_Try it_
Retype every entry below without any change.

_Records provided_

`config.mk`:
```
export PLATFORM = sky130hd
export DESIGN_NAME = sorted_table_binary_search
export DESIGN_NICKNAME = d
export VERILOG_FILES = /design/src/hdl/stbs_pkg.sv /design/src/hdl/stbs_ram.sv /design/src/hdl/stbs_ctrl.sv /design/src/hdl/sorted_table_binary_search.sv
export SDC_FILE = /design/constraint.sdc
export NUM_CORES = 2
export LEC_CHECK = 0
export BUFFER_PORTS_ARGS = -buffer_cell sky130_fd_sc_hd__buf_2
export CORE_ASPECT_RATIO = 1.25
export CORE_MARGIN = 2
export CORE_UTILIZATION = 25
export DETAILED_ROUTE_END_ITERATION = 12
export PLACE_DENSITY = 0.44
export SLEW_MARGIN = 20
export SYNTH_ARGS = -nofsm -noshare
export SYNTH_HDL_FRONTEND = slang
export SYNTH_SLANG_ARGS = --single-unit
export TNS_END_PERCENT = 100
```
`constraint.sdc`:
```
create_clock -name clk -period 6.8 [get_ports clk]
set_input_delay 1.36 -clock clk [delete_from_list [all_inputs] [get_ports clk]]
set_output_delay 1.36 -clock clk [all_outputs]
set_load 0.005 [all_outputs]
```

_Written answer_
`config.mk`:
```
export PLATFORM = sky130hd
export DESIGN_NAME = sorted_table_binary_search
export DESIGN_NICKNAME = d
export VERILOG_FILES = /design/src/hdl/stbs_pkg.sv /design/src/hdl/stbs_ram.sv /design/src/hdl/stbs_ctrl.sv /design/src/hdl/sorted_table_binary_search.sv
export SDC_FILE = /design/constraint.sdc
export NUM_CORES = 2
export LEC_CHECK = 0
export BUFFER_PORTS_ARGS = -buffer_cell sky130_fd_sc_hd__buf_2
export CORE_ASPECT_RATIO = 1.25
export CORE_MARGIN = 2
export CORE_UTILIZATION = 25
export DETAILED_ROUTE_END_ITERATION = 12
export PLACE_DENSITY = 0.44
export SLEW_MARGIN = 20
export SYNTH_ARGS = -nofsm -noshare
export SYNTH_HDL_FRONTEND = slang
export SYNTH_SLANG_ARGS = --single-unit
export TNS_END_PERCENT = 100
```
`constraint.sdc`:
```
create_clock -name clk -period 6.8 [get_ports clk]
set_input_delay 1.36 -clock clk [delete_from_list [all_inputs] [get_ports clk]]
set_output_delay 1.36 -clock clk [all_outputs]
set_load 0.005 [all_outputs]
```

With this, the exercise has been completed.